Le militant des droits de l'Homme Hu Jia a été arrêté par la sécurité d'État chinoise, a rapporté dimanche l'épouse de cet ami de l'avocat Chen Guangcheng, dont le refuge dans l'ambassade des États-Unis en Chine menace, s'il est confirmé, d'ouvrir une crise diplomatique entre Washington et Pékin.

Zeng Jinyan a rapporté la détention de Hu Jia pour interrogatoire dans un commissariat de l'est de la capitale chinoise dans la nuit de samedi à dimanche sur son compte Twitter.

Quelques heures auparavant, M. Hu avait déclaré à l'AFP qu'il pensait que Chen Guangcheng se trouvait à l'ambassade américaine à Pékin. Une photo montrant Hu souriant en compagnie de Chen, portant comme toujours des lunettes noires, a d'autre part été diffusée samedi.

«Des gens du commissariat vont venir chercher des médicaments antiviraux.
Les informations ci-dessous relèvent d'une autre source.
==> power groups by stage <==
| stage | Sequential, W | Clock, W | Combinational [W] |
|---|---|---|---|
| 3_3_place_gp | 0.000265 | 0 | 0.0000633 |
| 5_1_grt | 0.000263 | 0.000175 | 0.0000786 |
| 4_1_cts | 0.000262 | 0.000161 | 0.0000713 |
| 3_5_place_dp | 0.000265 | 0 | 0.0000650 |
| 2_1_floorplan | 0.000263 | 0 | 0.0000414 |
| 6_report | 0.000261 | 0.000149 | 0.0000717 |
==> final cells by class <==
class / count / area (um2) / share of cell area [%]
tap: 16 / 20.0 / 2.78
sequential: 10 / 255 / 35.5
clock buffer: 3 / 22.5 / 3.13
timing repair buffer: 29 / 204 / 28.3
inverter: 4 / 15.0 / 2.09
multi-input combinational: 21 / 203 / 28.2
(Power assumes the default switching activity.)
==> src/rtl/sdinit_pkg.sv <==
package sdinit_pkg;

    typedef enum logic [3:0] {
        ST_IDLE,
        ST_PALL,
        ST_PWAIT,
        ST_REF_A,
        ST_GAP_A,
        ST_MRS,
        ST_MRS_GAP,
        ST_REF_B,
        ST_GAP_B,
        ST_READY
    } seq_state_t;

    // {cs_n, ras_n, cas_n, we_n}
    localparam logic [3:0] PIN_NOP = 4'b0111;
    localparam logic [3:0] PIN_PRE = 4'b0010;
    localparam logic [3:0] PIN_REF = 4'b0001;
    localparam logic [3:0] PIN_MRS = 4'b0000;

endpackage

==> src/rtl/sdinit_timer.sv <==
module sdinit_timer #(
    parameter int CNT_W = 8
) (
    input  logic             clk,
    input  logic             rst_n,
    input  logic             load,
    input  logic [CNT_W-1:0] span,
    output logic             expired
);
    logic [CNT_W-1:0] remain;
    logic [CNT_W-1:0] start_val;

    // a span of zero behaves as one clock
    always_comb begin
        if (span == '0) start_val = '0;
        else            start_val = span - 1'b1;
    end

    always_ff @(posedge clk or negedge rst_n) begin
        if (!rst_n)             remain <= '0;
        else if (load)          remain <= start_val;
        else if (remain != '0)  remain <= remain - 1'b1;
    end

    assign expired = (remain == '0);
endmodule

==> src/rtl/sdinit_burst_cnt.sv <==
module sdinit_burst_cnt #(
    parameter int BURST = 8,
    localparam int CW = $clog2(BURST + 1)
) (
    input  logic          clk,
    input  logic          rst_n,
    input  logic          clear,
    input  logic          bump,
    output logic [CW-1:0] issued,
    output logic          full
);
    always_ff @(posedge clk or negedge rst_n) begin
        if (!rst_n)     issued <= '0;
        else if (clear) issued <= '0;
        else if (bump)  issued <= issued + 1'b1;
    end

    assign full = (issued == CW'(BURST));


    burst_cap_chk: assert property (@(posedge clk) disable iff (!rst_n)
        issued <= CW'(BURST));
endmodule

==> src/rtl/sdinit_cmd_enc.sv <==
module sdinit_cmd_enc
    import sdinit_pkg::*;
#(
    parameter int ADDR_W   = 13,
    parameter int PALL_BIT = 10
) (
    input  seq_state_t        state,
    input  logic [ADDR_W-1:0] mode_word,
    output logic [3:0]        pins,
    output logic [ADDR_W-1:0] addr,
    output logic              ready
);
    always_comb begin
        pins  = PIN_NOP;
        addr  = '0;
        ready = 1'b0;
        unique case (state)
            ST_PALL: begin
                pins           = PIN_PRE;
                addr[PALL_BIT] = 1'b1;
            end
            ST_REF_A, ST_REF_B: pins = PIN_REF;
            ST_MRS: begin
                pins = PIN_MRS;
                addr = mode_word;
            end
            ST_READY: ready = 1'b1;
            default: ;
        endcase
    end
endmodule

==> src/rtl/sdram_init_seq.sv <==
module sdram_init_seq
    import sdinit_pkg::*;
#(
    parameter int CNT_W    = 8,
    parameter int ADDR_W   = 13,
    parameter int BURST    = 8,
    parameter int PALL_BIT = 10
) (
    input  logic              clk,
    input  logic              rst_n,
    input  logic              ctl_enable,
    input  logic [CNT_W-1:0]  pre_wait,
    input  logic [CNT_W-1:0]  ref_gap,
    input  logic [ADDR_W-1:0] mode_word,
    output logic              cs_n,
    output logic              ras_n,
    output logic              cas_n,
    output logic              we_n,
    output logic [ADDR_W-1:0] addr,
    output logic              ready
);
    localparam int BCW = $clog2(BURST + 1);

    seq_state_t       state, nxt;
    logic             t_load, t_expired;
    logic [CNT_W-1:0] t_span;
    logic             b_clear, b_bump, b_full;
    logic [BCW-1:0]   b_issued;
    logic [3:0]       pins;

    always_ff @(posedge clk or negedge rst_n) begin
        if (!rst_n) state <= ST_IDLE;
        else        state <= nxt;
    end

    always_comb begin
        nxt = state;
        if (!ctl_enable) begin
            nxt = ST_IDLE;
        end else begin
            unique case (state)
                ST_IDLE:    nxt = ST_PALL;
                ST_PALL:    nxt = ST_PWAIT;
                ST_PWAIT:   if (t_expired) nxt = ST_REF_A;
                ST_REF_A:   nxt = ST_GAP_A;
                ST_GAP_A:   if (t_expired) nxt = b_full ? ST_MRS : ST_REF_A;
                ST_MRS:     nxt = ST_MRS_GAP;
                ST_MRS_GAP: if (t_expired) nxt = ST_REF_B;
                ST_REF_B:   nxt = ST_GAP_B;
                ST_GAP_B:   if (t_expired) nxt = b_full ? ST_READY : ST_REF_B;
                ST_READY:   nxt = ST_READY;
                default:    nxt = ST_IDLE;
            endcase
        end
    end

    // timer is armed during every command cycle
    assign t_load = (state == ST_PALL) || (state == ST_REF_A) ||
                    (state == ST_REF_B) || (state == ST_MRS);
    assign t_span = (state == ST_PALL) ? pre_wait : ref_gap;

    assign b_bump  = (state == ST_REF_A) || (state == ST_REF_B);
    assign b_clear = (state == ST_IDLE) || (state == ST_MRS);

    sdinit_timer #(.CNT_W(CNT_W)) u_timer (
        .clk     (clk),
        .rst_n   (rst_n),
        .load    (t_load),
        .span    (t_span),
        .expired (t_expired)
    );

    sdinit_burst_cnt #(.BURST(BURST)) u_burst (
        .clk    (clk),
        .rst_n  (rst_n),
        .clear  (b_clear),
        .bump   (b_bump),
        .issued (b_issued),
        .full   (b_full)
    );

    sdinit_cmd_enc #(.ADDR_W(ADDR_W), .PALL_BIT(PALL_BIT)) u_enc (
        .state     (state),
        .mode_word (mode_word),
        .pins      (pins),
        .addr      (addr),
        .ready     (ready)
    );

    assign {cs_n, ras_n, cas_n, we_n} = pins;


    ena_off_chk: assert property (@(posedge clk) disable iff (!rst_n)
        !ctl_enable |=> (!ready && state == ST_IDLE));


    single_cmd_chk: assert property (@(posedge clk) disable iff (!rst_n)
        ({cs_n, ras_n, cas_n, we_n} != PIN_NOP) |=> ({cs_n, ras_n, cas_n, we_n} == PIN_NOP));


    pall_a10_chk: assert property (@(posedge clk) disable iff (!rst_n)
        ({cs_n, ras_n, cas_n, we_n} == PIN_PRE) |-> addr[PALL_BIT]);


    mrs_after_burst_chk: assert property (@(posedge clk) disable iff (!rst_n)
        ({cs_n, ras_n, cas_n, we_n} == PIN_MRS) |-> (b_issued == BCW'(BURST)));
endmodule

==> config.mk <==
export PLATFORM = sky130hd
export DESIGN_NAME = sdram_init_seq
export DESIGN_NICKNAME = d
export VERILOG_FILES = /design/src/rtl/sdinit_pkg.sv /design/src/rtl/sdinit_timer.sv /design/src/rtl/sdinit_burst_cnt.sv /design/src/rtl/sdinit_cmd_enc.sv /design/src/rtl/sdram_init_seq.sv
export SDC_FILE = /design/constraint.sdc
export NUM_CORES = 1
export LEC_CHECK = 0
export ABC_AREA = 1
export BUFFER_PORTS_ARGS = -buffer_cell sky130_fd_sc_hd__clkbuf_2
export CORE_MARGIN = 1.5
export CORE_UTILIZATION = 29
export CTS_CLUSTER_DIAMETER = 100
export DETAILED_ROUTE_END_ITERATION = 8
export GPL_TIMING_DRIVEN = 1
export PLACE_DENSITY_LB_ADDON = 0.2
export SYNTH_ARGS = -nofsm -noshare
export SYNTH_HDL_FRONTEND = slang
export SYNTH_SLANG_ARGS = --single-unit
==> constraint.sdc <==
create_clock -name clk -period 3.6 [get_ports clk]
set_input_delay 0.18 -clock clk [delete_from_list [all_inputs] [get_ports clk]]
set_output_delay 0.18 -clock clk [all_outputs]
set_load 0.005 [all_outputs]
==> flow_metrics.tcl <==
set metrics [dict create \
    routedWlPerCell_um 9.89 \
    syn2layout_area_growth_pct 24.1 \
    drv_slew 0 \
    ys_top_cells_by_area "dfrtp_1 (26%), nor2_1 (13%), nand2_1 (13%)" \
    drv_cap 0 \
    skew_ps 2.56 \
    cp-start-kind "flop" \
    start_util_pct 30.1 \
    cp_max_fo 12 \
    yosysWarnings 0 \
    whs_ps 321 \
    hold_depth 5 \
    powerDensity_mw_per_mm2 514 \
    r2r_slack_ps 1190 \
    worst-path-buf-inv 2 \
    layout.cells.non_filler 374 \
    clock_sinks 16 \
    max_stage_delay_ps 610 \
    grt_setup_unrepaired "false" \
    cts_inserted_buffers 3 \
    io-pin-count 50 \
    yosysMostFrequentCell "nor2_1" \
    die_h_um 75.8 \
    synth_cell_types 27 \
    rr_endpoint "u_timer.remain[5]" \
    rows 26 \
    diodes 0 \
    cts_tree "built" \
    finalSetupViolations 0 \
    status "finished clean" \
    r2r-start "state[3]" \
    gp_congestion 0.789 \
    min_period_ps 2410 \
    crit_slowest_cell "nor2_1" \
    tightestPinTransition_ps 777 \
    path_class "reg2reg" \
    relSlewSlack_pct 48.0 \
    placedCellCount 369 \
    p_sw_w 0.000448 \
    ir_drop_uv 162 \
    fmax_mhz 414 \
    cts_resized 0 \
    antenna_found_initial 0 \
    switching_share_pct 45.7 \
    min_path_type "in2reg" \
    crit_cells 12 \
    syn-cell-area_mm2 0.00154 \
    startpoint "state[3]" \
    cp_top_family "simple AND/OR/NAND/NOR gates" \
    first_iter_violations 51 \
    clkPwrFrac_pct 16.1 \
    ys_ff_latch 16 \
    crit_arrival_ps 2590 \
    routed_wl_um 3700 \
    synth_ff_type "dfrtp_1" \
    drtAntennaViolNets 0 \
    synth_nets 292 \
    crit_end "u_timer.remain[5]" \
    syn_area_per_cell_um2 6.06 \
    grt_start_max_net_pins 17 \
    gr-usage-all-layers_pct 14.0 \
    dieArea_mm2 0.00575 \
    ys_seq_area_share_pct 26.0 \
    grt_pass1_wl_um 6380 \
    clock_path_buffers 2 \
    syn_inst 254 \
    drive_gt1_share_pct 22.4 \
    port_buffers 48 \
    die_w_um 75.8 \
    path_clk_slew_ps 70 \
    synth_top_area_cell "dfrtp_1" \
    reg2reg_depth 12 \
    leakage_nw 1.07 \
    drc 0 \
    core_mm2 0.00511 \
    nets 343 \
    post-route-period-util_pct 67.0 \
    grt_pass1_vias 1547 \
    vias 1649 \
    p_comb_share_pct 53.0 \
    dr.pass1.iters 4 \
    p_seq_share_pct 30.9 \
    yosysTopAreaCellShare_pct 26.0 \
    cts_setup_buffers 0 \
    fin_setup_tns_ps 0 \
    dp_hpwl_um 3090 \
    synth-edff-count 0 \
    cts-root-buf "clkbuf_8" \
    endpoint_kind "flop" \
    cp.required_ps 3770 \
    grt_overflow 0 \
    clock_latency_ps 240 \
    cts_max_level 1 \
    ys_async_sr_fraction_pct 100 \
    p_int_w 0.000534 \
    synthTopCellsByCount "nor2_1 (53), nand2_1 (52), inv_1 (48)" \
    finalHoldViolCount 0 \
    avgViaCountPerCell 4.41 \
    path_cells "nor2_1 -> nand2_4 -> o21ai_2 -> inv_1 -> ha_1 -> inv_1 -> nor2_1 -> nand2_1 -> nor2_2 -> nor2_4 -> nand3_1 -> a21oi_1" \
]
-- worst min-delay path by stage --
| stage | start | endpoint |
|---|---|---|
| final | ctl_enable | state[3] |
| after global routing | ctl_enable | state[3] |
| after detailed placement | rst_n | u_burst.issued[1] |
| after floorplan | rst_n | state[0] |
| after global placement | rst_n | u_burst.issued[1] |
| after CTS | ctl_enable | state[3] |
-- layer usage --
metal	GRT usage [%]	wire (µm)	vias up
li1	-	-	883
met1	18.9	1830	727
met2	24.1	1720	37
met3	1.19	126	2
met4	3.37	27	0
met5	0	0	-
-- worst reg2reg max path, stage by stage, from the launching register on --
cell	delay [ps]
dfrtp_1	410
nor2_1	610
nand2_4	200
o21ai_2	230
inv_1	100
ha_1	180
inv_1	50
nor2_1	40
nand2_1	70
nor2_2	50
nor2_4	160
nand3_1	110
a21oi_1	130
-- area by class of cell --
class / count / area, µm²
fillers: 559 / 3200
multi-input cells: 185 / 925
flip-flops and latches: 16 / 400
repair buffers: 50 / 258
inverters: 49 / 184
well taps: 70 / 87.6
clock buffers: 4 / 55.1
-- stage by stage --
stage / utilization, % / setup slack, ps / instance area (µm²) / total power (W)
after floorplan: - / 1720 / 1540 / 0.000701
after global placement: 36.1 / 1280 / 1840 / 0.000831
after detailed placement: 36.1 / 1220 / 1840 / 0.000829
after CTS: 37.4 / 1210 / 1910 / 0.000992
after global routing: 37.4 / 956 / 1910 / 0.00109
final: 37.4 / 1190 / 1910 / 0.000982
-- repair_timing --
action / 4_1_cts / 5_1_grt
setup endpoints to repair: 0 / 0
hold buffers: 1 / 0
hold endpoints to repair: 16 / 0
-- sequential cells by signal, summed over array words and instances (netlist names) --
register and flops:
u_burst.issued 4, u_timer.remain 8, state 4
-- layout by cell type (no fill, tap or decap) --
cell type,Yosys,layout
nor2_4,4,4
o211ai_1,1,1
xnor2_1,1,1
nor2_2,1,1
nand2_1,52,52
inv_1,48,48
o21ai_0,14,14
nand3b_1,4,4
a21oi_1,16,16
nand3_1,14,14
a211oi_1,1,1
clkbuf_2,0,48
nand4_1,3,3
dlygate4sd3_1,0,1
nand2_4,1,1
dfrtp_1,16,16
o21ai_2,1,1
nand2_2,3,3
nor3_1,3,3
clkbuf_8,0,4
a31o_2,3,3
nor2_1,53,53
buf_4,2,1
inv_2,1,1
nand3_2,1,1
ha_1,6,6
conb_1,1,1
xor2_1,2,2
-- cells by family (layout without fill, tap and decap cells) --
group           Yosys count  count (layout)  share of synthesized area (%)
simple gates            139             139                           40.2
buf+inv                  53             103                           13.9
compound gates           36              36                           13.0
flops                    16              16                           26.0
fa+ha+maj                 6               6                           4.88
xor+xnor                  3               3                           1.71
other cells               1               1                          0.244
-- power by group through the flow --
stage / sequential (W) / clock, W / combinational [W]
6_report: 0.000303 / 0.000158 / 0.000521
5_1_grt: 0.000314 / 0.000170 / 0.000609
3_5_place_dp: 0.000306 / 0 / 0.000523
4_1_cts: 0.000303 / 0.000164 / 0.000525
2_1_floorplan: 0.000291 / 0 / 0.000411
3_3_place_gp: 0.000308 / 0 / 0.000523
(Power assumes the default switching activity.)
Sa garde à vue à été prolongée jusqu'à 24 heures. J'ai demandé où Hu Jia allait dormir, ils m'ont répondu "sur une chaise"», selon un tweet de Mme Zeng.

Injoignable par téléphone dimanche, l'épouse de Hu Jia n'a pas indiqué la raison pour laquelle son mari avait besoin de médicaments.

Elle a précisé en fin de matinée qu'elle avait également été convoquée dans la journée, afin d'ajouter en fin d'après-midi que son mari était toujours interrogé par la sécurité d'État.

Dimanche matin, «la sécurité d'État de Tongzhou (dans l'est de la capitale chinoise) m'a rappelé en exigeant de me voir aujourd'hui pour me parler. J'en assez de cette sorte de conversations sans fin, accompagnées de repas et d'alcool, ça suffit !», selon un autre message de Mme Zeng, qui a ajouté qu'elle ne savait pas quoi faire de leur enfant.

Peu avant 17 heures locales, elle a indiqué que «Hu Jia est toujours au commissariat de Zhongcang (dans l'arrondissement de Tongzhou). En fait, il est interrogé par la Sécurité d'État», la police secrète chinoise, a-t-elle précisé.

Célèbre pour sa lutte en faveur des droits de l'Homme, des victimes du sida ou de l'environnement, Hu Jia avait été libéré en juin 2011 après avoir purgé plus de trois ans de prison pour «tentative de subversion du pouvoir».

Surnommé l'«avocat aux pieds nus», Chen Guangcheng s'est surtout battu contre les pratiques abusives de stérilisation de milliers de femmes et d'avortements tardifs et forcés.

Nicolas Bequelin, de l'organisation Human Rights Watch, a estimé sur son compte Twitter qu'il y avait peu de chances pour que Hu Jia soit libéré avant qu'une solution ait été trouvée pour Chen Guangcheng, lequel a interpellé dans une vidéo le premier ministre Wen Jiabao sur les mauvais traitements qui lui ont été infligés.

L'évasion de Chen dans des circonstances non encore élucidées et son possible refuge à l'ambassade américaine constitue une source d'embarras pour Pékin et Washington avant la venue prévue les 3 et 4 mai dans la capitale chinoise de la secrétaire d'État américaine Hillary Clinton et du secrétaire au Trésor Timothy Geithner, pour un «dialogue stratégique et économique» entre les deux pays.

Le dernier dissident chinois connu à avoir trouvé refuge auprès de diplomates américains fut Fang Lizhi, surnommé le «Sakharov chinois», réfugié pendant plus d'un an à l'ambassade américaine à la suite du «Printemps de Pékin» en 1989. Cet épisode avait provoqué un long bras de fer entre Chinois et Américains. Fang Lizhi est décédé au début du mois aux États-Unis.

En février dernier, Fang Lijun, ancien bras du dirigeant déchu Bo Xilai, avait pour sa part brièvement trouvé refuge au consulat américain de Chengdu (sud-ouest).

Cette affaire a donné le signal de départ d'une affaire politico-judiciaire exposant au grand jour des divisions internes du pouvoir chinois, à quelques mois d'un congrès du Parti communiste qui doit voir une nouvelle génération de dirigeants accéder au pouvoir cet automne.